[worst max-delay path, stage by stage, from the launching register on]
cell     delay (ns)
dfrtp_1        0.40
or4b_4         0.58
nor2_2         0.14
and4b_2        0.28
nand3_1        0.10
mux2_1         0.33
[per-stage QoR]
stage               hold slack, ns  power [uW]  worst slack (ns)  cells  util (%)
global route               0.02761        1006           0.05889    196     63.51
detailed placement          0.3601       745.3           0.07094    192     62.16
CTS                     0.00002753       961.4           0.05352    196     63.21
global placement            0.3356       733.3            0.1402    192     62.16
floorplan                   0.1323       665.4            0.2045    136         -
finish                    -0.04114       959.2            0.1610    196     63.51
**src/rtl/pc_sequencer.sv**
```systemverilog
// Program-counter sequencer: drives the PC absolute-jump port for start, halt, stall, branch, call and return.
// Optional return-address stack enabled by defining PC_SEQUENCER_RAS_EN.
module pc_sequencer #(
  parameter int D  = 12,
  parameter int L  = 4,
  parameter int RD = 4
) (
  input  logic         clk,
  input  logic         reset,
  input  logic         start,
  input  logic         halt_req,
  input  logic         stall,
  input  logic         br_valid,
  input  logic         br_taken,
  input  logic         call_valid,
  input  logic         ret_valid,
  input  logic [L-1:0] lut_idx,
  input  logic         cfg_we,
  input  logic [L-1:0] cfg_addr,
  input  logic [D-1:0] cfg_data,
  input  logic [D-1:0] prog_ctr,
  output logic         absjump_en,
  output logic [D-1:0] target,
  output logic         running,
  output logic         done,
  output logic         ras_err
);

  typedef enum logic [1:0] {
    IDLE = 2'd0,
    RUN  = 2'd1,
    HALT = 2'd2
  } state_t;

  typedef enum logic [2:0] {
    ACT_NONE,
    ACT_HOLD,
    ACT_POP,
    ACT_POP_EMPTY,
    ACT_CALL,
    ACT_JUMP
  } act_t;

  state_t         state;
  state_t         next_state;
  act_t           act;
  logic [D-1:0]   pc_inc;
  logic [D-1:0]   lut_data;
  logic [D-1:0]   ras_top;
  logic           ras_empty;
  logic [D-1:0]   lut [2**L];

  assign pc_inc   = prog_ctr + D'(1);
  assign lut_data = lut[lut_idx];

  // NOTE: sequential state uses non-blocking assignments so every flop samples pre-edge values.
  always_ff @(posedge clk or posedge reset) begin
    if (reset) begin
      state   <= IDLE;
      running <= 1'b0;
      done    <= 1'b0;
    end else begin
      state   <= next_state;
      running <= (next_state == RUN);
      done    <= (next_state == HALT);
    end
  end

  // NOTE: every combinational output gets a default first, so no path can infer a latch.
  always_comb begin
    next_state = state;
    unique case (state)
      IDLE:    if (start)    next_state = RUN;
      RUN:     if (halt_req) next_state = HALT;
      HALT:    next_state = HALT;
      default: next_state = IDLE;
    endcase
  end

  // Resolve the single winning request in RUN; lower-priority requests are dropped.
  always_comb begin
    act = ACT_NONE;
    if (state == RUN) begin
      if (halt_req || stall)
        act = ACT_HOLD;
`ifdef PC_SEQUENCER_RAS_EN
      else if (ret_valid)
        act = ras_empty ? ACT_POP_EMPTY : ACT_POP;
`endif
      else if (call_valid)
        act = ACT_CALL;
      else if (br_valid && br_taken)
        act = ACT_JUMP;
    end
  end

  // Halt and stall are a jump-to-self; target tracks pc+1 when no jump so it stays deterministic.
  always_comb begin
    absjump_en = 1'b0;
    target     = pc_inc;
    unique case (state)
      IDLE: begin
        absjump_en = 1'b1;
        target     = '0;
      end
      RUN: begin
        unique case (act)
          ACT_HOLD: begin
            absjump_en = 1'b1;
            target     = prog_ctr;
          end
          ACT_POP: begin
            absjump_en = 1'b1;
            target     = ras_top;
          end
          ACT_CALL, ACT_JUMP: begin
            absjump_en = 1'b1;
            target     = lut_data;
          end
          default: begin
            absjump_en = 1'b0;
            target     = pc_inc;
          end
        endcase
      end
      HALT: begin
        absjump_en = 1'b1;
        target     = prog_ctr;
      end
      default: begin
        absjump_en = 1'b1;
        target     = '0;
      end
    endcase
  end

  // NOTE: storage arrays are deliberately not reset; only control state needs a known value.
  always_ff @(posedge clk) begin
    if (state == IDLE && cfg_we)
      lut[cfg_addr] <= cfg_data;
  end

`ifdef PC_SEQUENCER_RAS_EN
  localparam int PW = (RD > 1) ? $clog2(RD) : 1;
  localparam int CW = $clog2(RD + 1);

  logic [D-1:0]  ras [RD];
  logic [PW-1:0] ras_ptr;
  logic [PW-1:0] ptr_inc;
  logic [PW-1:0] ptr_dec;
  logic [CW-1:0] ras_cnt;
  logic          ras_full;

  // ras_ptr is the next free slot; a full push wraps over the oldest entry.
  assign ptr_inc   = (ras_ptr == PW'(RD - 1)) ? '0 : ras_ptr + PW'(1);
  assign ptr_dec   = (ras_ptr == '0) ? PW'(RD - 1) : ras_ptr - PW'(1);
  assign ras_top   = ras[ptr_dec];
  assign ras_empty = (ras_cnt == '0);
  assign ras_full  = (ras_cnt == CW'(RD));

  always_ff @(posedge clk or posedge reset) begin
    if (reset) begin
      ras_ptr <= '0;
      ras_cnt <= '0;
      ras_err <= 1'b0;
    end else begin
      unique case (act)
        ACT_CALL: begin
          ras_ptr <= ptr_inc;
          if (ras_full) ras_err <= 1'b1;
          else          ras_cnt <= ras_cnt + CW'(1);
        end
        ACT_POP: begin
          ras_ptr <= ptr_dec;
          ras_cnt <= ras_cnt - CW'(1);
        end
        ACT_POP_EMPTY: ras_err <= 1'b1;
        default: ;
      endcase
    end
  end

  always_ff @(posedge clk) begin
    if (act == ACT_CALL)
      ras[ras_ptr] <= pc_inc;
  end
`else
  localparam int unused_rd = RD;
  logic unused_ret;

  assign unused_ret = ret_valid;
  assign ras_top    = '0;
  assign ras_empty  = 1'b1;
  assign ras_err    = 1'b0;
`endif

endmodule

```
**src/rtl/serial_adder_controller_pkg.sv**
```systemverilog
// rtl/serial_adder_controller_pkg.sv - shared state encodings and default width for the bit-serial adder
package serial_adder_controller_pkg;

  localparam int DEFAULT_WIDTH = 8;

  typedef enum logic [1:0] {
    ST_IDLE = 2'd0,
    ST_RUN  = 2'd1,
    ST_DONE = 2'd2
  } state_t;

endpackage

```
**src/rtl/full_adder_bit.sv**
```systemverilog
// rtl/full_adder_bit.sv - single-bit full adder slice built from two half adders and an OR
module full_adder_bit (
  input  logic a,
  input  logic b,
  input  logic cin,
  output logic s,
  output logic cout
);

  logic s0;
  logic c0;
  logic c1;

  half_adder u_ha0 (.a(a),  .b(b),   .s(s0), .c(c0));
  half_adder u_ha1 (.a(s0), .b(cin), .s(s),  .c(c1));

  // the two half-adder carries can never both be high, so OR equals majority
  assign cout = c0 | c1;

endmodule

module half_adder (
  input  logic a,
  input  logic b,
  output logic s,
  output logic c
);

  assign s = a ^ b;
  assign c = a & b;

endmodule

```
**src/rtl/serial_adder_controller.sv**
```systemverilog
// rtl/serial_adder_controller.sv - bit-serial WIDTH-bit adder, LSB first; SERIAL_ADDER_SUB_EN adds subtract mode
module serial_adder_controller
  import serial_adder_controller_pkg::*;
#(
  parameter int WIDTH = DEFAULT_WIDTH
) (
  input  logic             clk,
  input  logic             reset,
  input  logic             start,
  input  logic [WIDTH-1:0] a,
  input  logic [WIDTH-1:0] b,
  input  logic             cin,
`ifdef SERIAL_ADDER_SUB_EN
  input  logic             sub,
`endif
  output logic             busy,
  output logic             done,
  output logic [WIDTH-1:0] sum,
  output logic             cout
);

  localparam int CW = $clog2(WIDTH);
  localparam logic [CW-1:0] LAST = CW'(WIDTH - 1);

  state_t           state;
  logic [WIDTH-1:0] a_sh;
  logic [WIDTH-1:0] b_sh;
  logic [WIDTH-1:0] sum_sh;
  logic             carry;
  logic [CW-1:0]    cnt;

  logic [WIDTH-1:0] b_in;
  logic             cin_in;
  logic             s_bit;
  logic             c_bit;

`ifdef SERIAL_ADDER_SUB_EN
  // subtraction is a + ~b + 1; the forced carry replaces cin entirely
  assign b_in   = sub ? ~b : b;
  assign cin_in = sub | cin;
`else
  assign b_in   = b;
  assign cin_in = cin;
`endif

  full_adder_bit u_slice (
    .a    (a_sh[0]),
    .b    (b_sh[0]),
    .cin  (carry),
    .s    (s_bit),
    .cout (c_bit)
  );

  // FSM, operand shifters, carry flop and counter; sum/cout only load on the final RUN edge
  always_ff @(posedge clk) begin
    if (reset) begin
      state  <= ST_IDLE;
      busy   <= 1'b0;
      done   <= 1'b0;
      sum    <= '0;
      cout   <= 1'b0;
      a_sh   <= '0;
      b_sh   <= '0;
      sum_sh <= '0;
      carry  <= 1'b0;
      cnt    <= '0;
    end else begin
      case (state)
        ST_IDLE: begin
          done <= 1'b0;
          if (start) begin
            a_sh   <= a;
            b_sh   <= b_in;
            carry  <= cin_in;
            sum_sh <= '0;
            cnt    <= '0;
            busy   <= 1'b1;
            state  <= ST_RUN;
          end
        end
        ST_RUN: begin
          a_sh   <= a_sh >> 1;
          b_sh   <= b_sh >> 1;
          sum_sh <= {s_bit, sum_sh[WIDTH-1:1]};
          carry  <= c_bit;
          cnt    <= cnt + 1'b1;
          if (cnt == LAST) begin
            sum   <= {s_bit, sum_sh[WIDTH-1:1]};
            cout  <= c_bit;
            busy  <= 1'b0;
            done  <= 1'b1;
            state <= ST_DONE;
          end
        end
        ST_DONE: begin
          done  <= 1'b0;
          state <= ST_IDLE;
        end
        default: begin
          busy  <= 1'b0;
          done  <= 1'b0;
          state <= ST_IDLE;
        end
      endcase
    end
  end

endmodule

```
### config.mk
export PLATFORM = sky130hd
export DESIGN_NAME = ddr4_rank_cmd_sched
export DESIGN_NICKNAME = d
export VERILOG_FILES = /design/src/rtl/ddr4_rank_cmd_sched.sv
export SDC_FILE = /design/constraint.sdc
export NUM_CORES = 1
export LEC_CHECK = 0
export ABC_AREA = 1
export CORE_MARGIN = 1.5
export CORE_UTILIZATION = 35
export DETAILED_ROUTE_END_ITERATION = 8
export HOLD_SLACK_MARGIN = 0.12
export PLACE_DENSITY = 0.52
export SETUP_SLACK_MARGIN = 0.2
export SYNTH_ARGS = -nofsm -noshare
export SYNTH_HDL_FRONTEND = slang
export SYNTH_SLANG_ARGS = --single-unit
### constraint.sdc
create_clock -name clk -period 6.42 [get_ports clk]
set_input_delay 0.963 -clock clk [delete_from_list [all_inputs] [get_ports clk]]
set_output_delay 0.963 -clock clk [all_outputs]
set_load 0.02 [all_outputs]
File: src/rtl/time_disp_if.sv
// Stopwatch display bundle: BCD digits and controls in, scanned
// 5-digit seven-segment drive and hold status out.
interface time_disp_if;
    logic [3:0] hundredths;
    logic [3:0] tenths;
    logic [3:0] sec_lsb;
    logic [3:0] sec_msb;
    logic [3:0] minutes;
    logic       lap;
    logic       lzb;
    logic [4:0] an;
    logic [6:0] seg;
    logic       dp;
    logic       held;

    modport master (
        output hundredths, tenths, sec_lsb, sec_msb, minutes, lap, lzb,
        input  an, seg, dp, held
    );

    modport slave (
        input  hundredths, tenths, sec_lsb, sec_msb, minutes, lap, lzb,
        output an, seg, dp, held
    );
endinterface

File: src/rtl/time_disp.sv
// Multiplexed 5-digit stopwatch display with frame snapshot,
// lap hold, leading-zero blanking and inter-digit blanking.
module time_disp #(
    parameter int SCAN_DIV  = 1000,
    parameter int BLANK_CYC = 50
) (
    input logic       clk,
    input logic       clr_n,
    time_disp_if.slave bus
);
    localparam int CW = (SCAN_DIV > 1) ? $clog2(SCAN_DIV) : 1;
    localparam logic [CW-1:0] LAST   = CW'(SCAN_DIV - 1);
    localparam logic [CW-1:0] ON_END = CW'(SCAN_DIV - BLANK_CYC);

    logic [CW-1:0] cnt;
    logic [2:0]    idx;
    logic [19:0]   frame;
    logic          held_q;
    logic          lap_s;
    logic          lap_p;
    logic [4:0]    an_q;
    logic [6:0]    seg_q;
    logic          dp_q;

    logic          slot_end;
    logic          frame_end;
    logic          lap_rise;
    logic [3:0]    digit;
    logic          blank_lz;
    logic [6:0]    code;
    logic [4:0]    an_d;
    logic [6:0]    seg_d;
    logic          dp_d;

    assign slot_end  = (cnt == LAST);
    assign frame_end = slot_end && (idx == 3'd4);
    assign lap_rise  = lap_s && !lap_p;

    always_ff @(posedge clk) begin
        if (!clr_n) begin
            cnt    <= '0;
            idx    <= '0;
            frame  <= '0;
            held_q <= 1'b0;
            lap_s  <= 1'b0;
            lap_p  <= 1'b0;
            an_q   <= 5'b11111;
            seg_q  <= 7'b1111111;
            dp_q   <= 1'b1;
        end else begin
            cnt <= slot_end ? '0 : cnt + 1'b1;
            if (slot_end)
                idx <= (idx == 3'd4) ? 3'd0 : idx + 3'd1;
            // Capture a whole frame at once so a scan never mixes two counts
            if (frame_end && !held_q)
                frame <= {bus.minutes, bus.sec_msb, bus.sec_lsb,
                          bus.tenths, bus.hundredths};
            lap_s <= bus.lap;
            lap_p <= lap_s;
            if (lap_rise)
                held_q <= ~held_q;
            an_q  <= an_d;
            seg_q <= seg_d;
            dp_q  <= dp_d;
        end
    end

    always_comb begin
        digit = frame[19:16];
        case (idx)
            3'd0:    digit = frame[3:0];
            3'd1:    digit = frame[7:4];
            3'd2:    digit = frame[11:8];
            3'd3:    digit = frame[15:12];
            default: digit = frame[19:16];
        endcase
    end

    always_comb begin
        code = 7'b0111111;
        case (digit)
            4'd0:    code = 7'b1000000;
            4'd1:    code = 7'b1111001;
            4'd2:    code = 7'b0100100;
            4'd3:    code = 7'b0110000;
            4'd4:    code = 7'b0011001;
            4'd5:    code = 7'b0010010;
            4'd6:    code = 7'b0000010;
            4'd7:    code = 7'b1111000;
            4'd8:    code = 7'b0000000;
            4'd9:    code = 7'b0010000;
            default: code = 7'b0111111;
        endcase
    end

    always_comb begin
        blank_lz = bus.lzb && (idx == 3'd4) && (frame[19:16] == 4'd0);
        an_d     = 5'b11111;
        if (cnt < ON_END)
            an_d = 5'b11111 ^ (5'b00001 << idx);
        seg_d = blank_lz ? 7'b1111111 : code;
        dp_d  = blank_lz || !((idx == 3'd2) || (idx == 3'd4));
    end

    assign bus.an   = an_q;
    assign bus.seg  = seg_q;
    assign bus.dp   = dp_q;
    assign bus.held = held_q;
endmodule

File: src/flat_wrapper.sv
// flat-port wrapper written by rule: the top's interface ports become plain ports
module time_disp_flat 
#(
    parameter int SCAN_DIV  = 1000,
    parameter int BLANK_CYC = 50
)
  (clk, clr_n, bus_hundredths, bus_tenths, bus_sec_lsb, bus_sec_msb, bus_minutes, bus_lap, bus_lzb, bus_an, bus_seg, bus_dp, bus_held);
  time_disp_if bus_i ();
  input logic clk;
  input logic clr_n;
  input wire logic [$bits(bus_i.hundredths)-1:0] bus_hundredths;
  input wire logic [$bits(bus_i.tenths)-1:0] bus_tenths;
  input wire logic [$bits(bus_i.sec_lsb)-1:0] bus_sec_lsb;
  input wire logic [$bits(bus_i.sec_msb)-1:0] bus_sec_msb;
  input wire logic [$bits(bus_i.minutes)-1:0] bus_minutes;
  input wire logic [$bits(bus_i.lap)-1:0] bus_lap;
  input wire logic [$bits(bus_i.lzb)-1:0] bus_lzb;
  output wire logic [$bits(bus_i.an)-1:0] bus_an;
  output wire logic [$bits(bus_i.seg)-1:0] bus_seg;
  output wire logic [$bits(bus_i.dp)-1:0] bus_dp;
  output wire logic [$bits(bus_i.held)-1:0] bus_held;
  assign bus_i.hundredths = bus_hundredths;
  assign bus_i.tenths = bus_tenths;
  assign bus_i.sec_lsb = bus_sec_lsb;
  assign bus_i.sec_msb = bus_sec_msb;
  assign bus_i.minutes = bus_minutes;
  assign bus_i.lap = bus_lap;
  assign bus_i.lzb = bus_lzb;
  assign bus_an = bus_i.an;
  assign bus_seg = bus_i.seg;
  assign bus_dp = bus_i.dp;
  assign bus_held = bus_i.held;
  time_disp #(.SCAN_DIV(SCAN_DIV), .BLANK_CYC(BLANK_CYC)) u_core (.clk(clk), .clr_n(clr_n), .bus(bus_i));
endmodule
File: config.mk
export PLATFORM = sky130hd
export DESIGN_NAME = time_disp_flat
export DESIGN_NICKNAME = d
export VERILOG_FILES = /design/src/rtl/time_disp_if.sv /design/src/rtl/time_disp.sv /design/src/flat_wrapper.sv
export SDC_FILE = /design/constraint.sdc
export NUM_CORES = 1
export LEC_CHECK = 0
export CAP_MARGIN = 20
export CORE_MARGIN = 5
export CORE_UTILIZATION = 51
export CTS_CLUSTER_DIAMETER = 150
export DETAILED_ROUTE_END_ITERATION = 10
export GPL_ROUTABILITY_DRIVEN = 0
export GPL_TIMING_DRIVEN = 0
export PLACE_DENSITY = 0.83
export SKIP_CTS_REPAIR_TIMING = 1
export SYNTH_ARGS = -nofsm -noshare
export SYNTH_HDL_FRONTEND = slang
export SYNTH_SLANG_ARGS = --single-unit
File: constraint.sdc
create_clock -name clk -period 2.4 [get_ports clk]
set_clock_uncertainty 0.05 [all_clocks]
set_input_delay 0.24 -clock clk [delete_from_list [all_inputs] [get_ports clk]]
set_output_delay 0.24 -clock clk [all_outputs]
set_load 0.01 [all_outputs]
Word level (Yosys, flattened, before mapping) --
Memory sizes are Yosys's and may differ from the RTL's. A register that Yosys moved wholly into a read port is not among the register bits. Cells that the tools add are included.
Storage, ports and cells: flip-flop bits (word level) 42, latch bits 0, RAM bits 0, ROM bits 112, bits of input ports 24, output and inout port bits 14, logic and storage cells 38, memories kept 1
Operators by class: add/subtract/negate cells 2, multiply operators 0, div/mod/pow operators 0, $lt $le $gt $ge 1, eq/ne operators 5, shifts and indexed selects 1, mux-type cells 2, bitwise operators 3, reduce and logical (&&, ||, !) cells 15
Memory list:
- (no name shown) | depth 16, bits a word 7, rd ports 1, clocked after memory_dff 1, wr ports 0, RTL line time_disp.sv:81 | case (digit)
Operator list (number):
- $pmux W4 S4 | 1
- $add A10 B1 Y10 const B | 1
- $eq A10 B10 Y1 const B | 1
- $lt A10 B10 Y1 const B | 1
- $eq A3 B2 Y1 const B | 2
- $logic_and A1 B1 Y1 | 5
- $not A5 Y5 | 1
- $shl A1 B3 Y5 const A | 1
- $logic_not A4 Y1 | 1
- $reduce_or A2 Y1 | 2
- $add A3 B1 Y3 const B | 1
- $eq A3 B1 Y1 const B | 1
- $eq A3 B3 Y1 const B | 1
- $logic_not A1 Y1 | 3
- $logic_not A3 Y1 | 1
- $mux W3 | 1
- $logic_or A1 B1 Y1 | 2
- $not A1 Y1 | 2
- $reduce_and A2 Y1 | 1

Logic depth before layout (Yosys ltp) --
depth after elaboration 4, mapped depth 10

Worst setup path before layout --
Ideal clock, no wire load.
path type register -> register, from register u_core.idx[0], to register u_core.seg_q[1], in the netlist u_core.bus.seg[1], library setup time 0.149 ns, data arrival time 1.918 ns, data required time 2.201 ns, slack 0.284 ns, stages on the path, launching flop included 10, path buffers 0, clock period less this slack 2.116 ns, cells stage by stage dfxtp_1 > inv_1 > ha_1 > a222oi_1 > o21ai_1 > mux2i_2 > inv_2 > ha_1 > a21oi_1 > o21ai_0
Between the ends: longest elaborated chain between the ends 4
Ends and longest elaborated chain:
- start, declared | RTL line time_disp.sv:16 | logic [2:0] idx;
- start signal, assigned | RTL line time_disp.sv:53 | idx <= (idx == 3'd4) ? 3'd0 : idx + 3'd1;
- $eq A3 B3 Y1 | RTL line time_disp.sv:97 | blank_lz = bus.lzb && (idx == 3'd4) && (frame[19:16] == 4'd0);
- $logic_and A1 B1 Y1 (2 in series) | RTL line time_disp.sv:97
- $reduce_or A2 Y1 (no line)
- end, declared | RTL line time_disp.sv:22 | logic [6:0] seg_q;
Several ways; a longest one is shown, not always the timed one. A chain may end at the register's enable or synchronous reset.

Final worst setup path --
from register u_core.idx[2], to register u_core.seg_q[1], in the netlist u_core.bus.seg[1]
The elaborated chain is that of the path after synthesis.

==> results.yml <==
route:
  wire_per_inst_um: 13.7
  first_pass_iters: 4
  antenna_left: 0
  post_drt_via_cell_ratio: 5.22
  drtIter0Drc: 88
  drc: 0
  wl_um: 4520
  vias: 1716
floorplan:
  die_w_um: 74.1
  dieHeight_um: 74.1
  start_util_pct: 52.4
  dieArea_um2: 5490
  num_io_pins: 38
  rows: 23
  core_um2: 4000
clock_tree:
  htree_levels: 2
  tritoncts: "built"
  cts.sinks: 49
  cts_buffer_depth: 2
  cts_buffers: 5
  clk_pin_slew_ps: 80
  clk_latency_ps: 300
  root_buffer: "clkbuf_8"
timing:
  hold_viol: 0
  fin_setup_tns_ps: 0
  whs_ps: 406
  max_clock_freq_mhz: 444
  min_period_ps: 2250
  period_share_pct: 93.9
  setup_viol: 0
  rsz0062_at_grt: "no"
  slew_headroom_pct: 57.3
  worst_slew_pin_slew_ps: 638
  slew_violations: 0
yosys:
  synthFlopType: "dfxtp_1"
  synthesis.area_um2: 2090
  synth_cell_types: 41
  ys_async_sr_fraction_pct: 0
  syn_inst: 235
  synth_edf_count: 0
  syn_area_per_cell_um2: 8.91
  syn-num-nets: 268
  yosysSeqAreaShare_pct: 46.8
  yosysWarningCount: 0
  ys_ff_latch: 49
grt:
  grt_max_degree: 14
  grt_pass1_wl_um: 7360
  grt-ovfl-total: 0
  met2_usage_pct: 30.1
  gr-usage-met1_pct: 20.8
  antenna_found_initial: 0
  first_global_vias: 1634
  use_met3_pct: 5.00
  busiest_layer: "met2"
  grt_usage_pct: 17.5
placement:
  dp_hpwl_um: 3310
  portBuffers: 37
  place.detailed.instances: 322
power_and_ir_drop:
  ir_worst_vdd_mv: 0.347
  power_density_nw_per_um2: 535
  p_leak_nw: 0.997
final_layout:
  layout_commonest_cell: "nand2_1"
  diodes: 0
  syn_to_final_growth_pct: 25.6
  final_cells: 329
  nets: 312
  layout_common_cells: "nand2_1, dfxtp_1, clkdlybuf4s50_1"
  fill_cells: 350
  drive_gt1_share_pct: 10.0
worst_setup_path:
  required_ps: 2500
  worstRegToRegCells: 8
  cp-end-kind: "register"
  crit_fanout: 10
  criticalPathCategory: "register to register"
  cp-start-kind: "register"
  cp.arrival_ps: 2350
run_status:
  outcome: "completed"
min_path:
  hp-class: "register to register"
  whs_path_depth: 2
run:
  maxCapViolCount: 0
layer usage:
metal | vias to the layer above | share of wire, % | routed length (um)
li1 | 888 | - | -
met1 | 787 | 44 | 1970
met2 | 35 | 51 | 2290
met3 | 6 | 4.6 | 208
met4 | 0 | 1.3 | 57
met5 | - | 0 | 0
worst paths after layout:
kind / start / endpoint / slack [ps]
worst max register to register: u_core.idx[2] / u_core.bus.seg[1] / 150
worst min-delay path: u_core.frame[7] / u_core.frame[7] / 410
worst max-delay path: u_core.idx[2] / u_core.bus.seg[1] / 150
worst min register to register: u_core.frame[7] / u_core.frame[7] / 410
sequential cells by signal, summed over array words and instances (netlist names):
name,cells
u_core.cnt,10
u_core.idx,3
u_core.bus.dp,1
u_core.frame,20
u_core.bus.an,5
u_core.bus.held,1
u_core.bus.seg,7
u_core.lap_s,1
u_core.lap_p,1
final cells by class:
cell class	instances	area [um^2]	share of cell area, %
tap	50	62.6	2.38
sequential	49	985	37.4
buffer	7	47.5	1.81
multi-input combinational	172	1050	39.9
timing repair buffer	38	378	14.4
clock buffer	7	86.3	3.28
inverter	6	22.5	0.856
synthesized netlist by cell type (2+ instances only):
cell type / count / share of area (%)
xnor2_1: 4 / 1.7
a21oi_1: 25 / 6.0
buf_6: 2 / 1.1
ha_1: 9 / 5.4
nor2b_1: 2 / 0.60
nand2_1: 53 / 9.5
and2_1: 4 / 1.2
a22oi_1: 3 / 1.1
mux2i_1: 3 / 1.4
o21ai_1: 3 / 0.72
nor2_1: 14 / 2.5
dfxtp_1: 49 / 47
o21ai_0: 3 / 0.72
nand3_1: 8 / 1.9
a211oi_1: 2 / 0.72
buf_2: 3 / 0.72
nor3_1: 3 / 0.72
xor2_1: 5 / 2.1
nand4_1: 2 / 0.60
nor3_2: 2 / 0.96
nand3b_1: 2 / 0.72
o211ai_1: 2 / 0.72
a222oi_1: 2 / 0.96
and3_1: 7 / 2.1
inv_2: 2 / 0.36
inv_1: 4 / 0.72
mux2_2: 3 / 1.6
critical path: stages, from the launching register on:
cell	delay [ps]
dfxtp_1	400
buf_4	190
inv_1	60
ha_1	260
o21bai_4	250
mux2_2	350
ha_1	330
a21oi_1	130
o21ai_0	80
cell families (layout without fill, tap and decap cells):
logic type | Yosys count | after routing | share of synthesized area, %
adders and majority gates | 9 | 9 | 5.38
AOI/OAI and AO/OA | 46 | 46 | 13.6
buffers and inverters | 14 | 58 | 3.46
DFF | 49 | 49 | 46.8
xor gates and xnor gates | 9 | 9 | 3.76
and+or+nand+nor | 101 | 101 | 23.2
muxes | 7 | 7 | 3.70
power by group:
group          switching, mW  internal, mW
Combinational         0.0318        0.0563
Clock                  0.255         0.229
Sequential           0.00847         0.825
through the flow:
| step | worst slack (ps) | area, um^2 | total power [mW] | util [%] |
|---|---|---|---|---|
| floorplan | 284 | 2090 | 0.881 | - |
| global placement | -10.1 | 2530 | 0.941 | 63.2 |
| detailed placement | -69.3 | 2530 | 0.943 | 63.2 |
| CTS | -102 | 2610 | 1.42 | 65.3 |
| global route | 18.9 | 2630 | 1.45 | 65.7 |
| finish | 147 | 2630 | 1.41 | 65.7 |
No activity file was read; power rests on OpenSTA's default activity.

- YOUR OBJECTIVE -
Here the job is to set down exactly the lines of the material above that fall between the one with "Storage, ports and" and the one with "- $eq A3 B3 Y1 const B | 1", inclusive, and nothing beyond them.

- REPLY -
Storage, ports and cells: flip-flop bits (word level) 42, latch bits 0, RAM bits 0, ROM bits 112, bits of input ports 24, output and inout port bits 14, logic and storage cells 38, memories kept 1
Operators by class: add/subtract/negate cells 2, multiply operators 0, div/mod/pow operators 0, $lt $le $gt $ge 1, eq/ne operators 5, shifts and indexed selects 1, mux-type cells 2, bitwise operators 3, reduce and logical (&&, ||, !) cells 15
Memory list:
- (no name shown) | depth 16, bits a word 7, rd ports 1, clocked after memory_dff 1, wr ports 0, RTL line time_disp.sv:81 | case (digit)
Operator list (number):
- $pmux W4 S4 | 1
- $add A10 B1 Y10 const B | 1
- $eq A10 B10 Y1 const B | 1
- $lt A10 B10 Y1 const B | 1
- $eq A3 B2 Y1 const B | 2
- $logic_and A1 B1 Y1 | 5
- $not A5 Y5 | 1
- $shl A1 B3 Y5 const A | 1
- $logic_not A4 Y1 | 1
- $reduce_or A2 Y1 | 2
- $add A3 B1 Y3 const B | 1
- $eq A3 B1 Y1 const B | 1
- $eq A3 B3 Y1 const B | 1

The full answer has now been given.